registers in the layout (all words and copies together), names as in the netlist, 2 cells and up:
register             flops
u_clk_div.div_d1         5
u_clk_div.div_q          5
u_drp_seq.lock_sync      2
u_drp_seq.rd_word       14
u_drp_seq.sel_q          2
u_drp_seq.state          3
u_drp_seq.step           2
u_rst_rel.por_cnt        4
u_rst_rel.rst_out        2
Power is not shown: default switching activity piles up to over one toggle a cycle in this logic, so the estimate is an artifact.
==> src/ft245_pkg.sv <==
// FT245 bridge shared types
`default_nettype none

package ft245_pkg;

	// host word and chip bus widths
	localparam int word_width = 32;
	localparam int byte_width = 8;

	// each dual-clock FIFO holds 512 words
	localparam int fifo_addr_width = 9;

	// chip-side FSM states
	typedef enum logic [3:0] {
		idle,
		read_oe,
		read,
		wait_rd,
		delay1,
		write0,
		write1,
		write2,
		write3
	} phy_state_t;

	// status pins driven by the chip, both active low
	typedef struct packed {
		logic txe_n;
		logic rde_n;
	} ft_status_t;

	// strobes driven toward the chip, all active low
	typedef struct packed {
		logic wr_n;
		logic rd_n;
		logic oe_n;
	} ft_ctrl_t;

	// bytes[3] is the msb and goes first on the wire
	typedef union packed {
		logic [word_width-1:0] word;
		logic [3:0][byte_width-1:0] bytes;
	} word_bytes_u;

endpackage

`default_nettype wire

==> src/ft245_phy.sv <==
// FT245 chip-side burst FSM
`timescale 1ns/10ps
`default_nettype none

module ft245_phy import ft245_pkg::*; (
	input logic ftdi_clk,
	input logic rst,

	// chip pins
	input ft_status_t status,
	output ft_ctrl_t ctrl,
	input logic [byte_width-1:0] rx_byte,
	output logic [byte_width-1:0] tx_byte,

	// inbound FIFO write side
	output logic in_wr,
	output logic [word_width-1:0] in_word,
	input logic in_full,

	// outbound FIFO read side
	output logic out_rd,
	input logic [word_width-1:0] out_word,
	input logic out_empty
);

	phy_state_t state;

	// position of the next byte within the word being packed
	logic [1:0] byte_cnt;

	// word being assembled from the chip
	word_bytes_u rx_pack;

	// word being sent to the chip
	word_bytes_u tx_word;

	logic word_done;

	assign tx_word = word_bytes_u'(out_word);

	// packed word stays put during the cycle in_wr is high
	assign in_word = rx_pack.word;

	// fourth byte of an aligned group is being taken this cycle
	assign word_done = (state == read) && !status.rde_n && (byte_cnt == 2'd3);

	// byte shift register
	// first byte ends up in bytes[3]
	always_ff @(posedge ftdi_clk) begin
		if (state == read && !status.rde_n) begin
			rx_pack.bytes <= {rx_pack.bytes[2:0], rx_byte};
		end
	end

	always_ff @(posedge ftdi_clk) begin
		if (rst) begin
			state <= idle;
			ctrl.wr_n <= 1'b1;
			ctrl.rd_n <= 1'b1;
			ctrl.oe_n <= 1'b1;
			tx_byte <= '0;
			byte_cnt <= 2'd0;
			in_wr <= 1'b0;
			out_rd <= 1'b0;
		end
		else begin
			// FIFO strobes last one cycle
			// a finished word is dropped if the inbound FIFO is full
			in_wr <= word_done & ~in_full;
			out_rd <= 1'b0;

			case (state)
				idle: begin
					ctrl.wr_n <= 1'b1;
					ctrl.rd_n <= 1'b1;
					ctrl.oe_n <= 1'b1;
					tx_byte <= '0;
					byte_cnt <= 2'd0;
					// reading takes priority over writing
					if (!status.rde_n) begin
						ctrl.oe_n <= 1'b0;
						state <= read_oe;
					end
					else if (!status.txe_n && !out_empty) begin
						out_rd <= 1'b1;
						state <= delay1;
					end
				end

				read_oe: begin
					// chip wants one cycle of oe_n before rd_n
					ctrl.rd_n <= 1'b0;
					state <= read;
				end

				read: begin
					if (status.rde_n) begin
						// burst over so release the bus
						// any partial word is thrown away
						ctrl.oe_n <= 1'b1;
						ctrl.rd_n <= 1'b1;
						byte_cnt <= 2'd0;
						state <= wait_rd;
					end
					else begin
						byte_cnt <= byte_cnt + 2'd1;
					end
				end

				wait_rd: begin
					// drain the chip until it reports empty
					ctrl.rd_n <= 1'b0;
					if (status.rde_n) begin
						ctrl.rd_n <= 1'b1;
						state <= idle;
					end
				end

				delay1: begin
					// popped word lands on out_word at this edge
					state <= write0;
				end

				write0: begin
					tx_byte <= tx_word.bytes[3];
					ctrl.wr_n <= 1'b1;
					if (!status.txe_n) begin
						ctrl.wr_n <= 1'b0;
						state <= write1;
					end
				end

				write1: begin
					tx_byte <= tx_word.bytes[2];
					ctrl.wr_n <= 1'b1;
					if (!status.txe_n) begin
						ctrl.wr_n <= 1'b0;
						state <= write2;
					end
				end

				write2: begin
					tx_byte <= tx_word.bytes[1];
					ctrl.wr_n <= 1'b1;
					if (!status.txe_n) begin
						ctrl.wr_n <= 1'b0;
						state <= write3;
					end
				end

				write3: begin
					// last byte then idle raises wr_n
					tx_byte <= tx_word.bytes[0];
					ctrl.wr_n <= 1'b1;
					if (!status.txe_n) begin
						ctrl.wr_n <= 1'b0;
						state <= idle;
					end
				end

				default: begin
					state <= idle;
				end
			endcase
		end
	end

endmodule

`default_nettype wire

****************

— YOUR GOAL —
Using the records above, set down exactly the lines from the one with "it reports empty" through the one with "tx_byte <= tx_word.bytes[2];", inclusive, and nothing more.

— RESULT OF THIS EXERCISE —
					// drain the chip until it reports empty
					ctrl.rd_n <= 1'b0;
					if (status.rde_n) begin
						ctrl.rd_n <= 1'b1;
						state <= idle;
					end
				end

				delay1: begin
					// popped word lands on out_word at this edge
					state <= write0;
				end

				write0: begin
					tx_byte <= tx_word.bytes[3];
					ctrl.wr_n <= 1'b1;
					if (!status.txe_n) begin
						ctrl.wr_n <= 1'b0;
						state <= write1;
					end
				end

				write1: begin
					tx_byte <= tx_word.bytes[2];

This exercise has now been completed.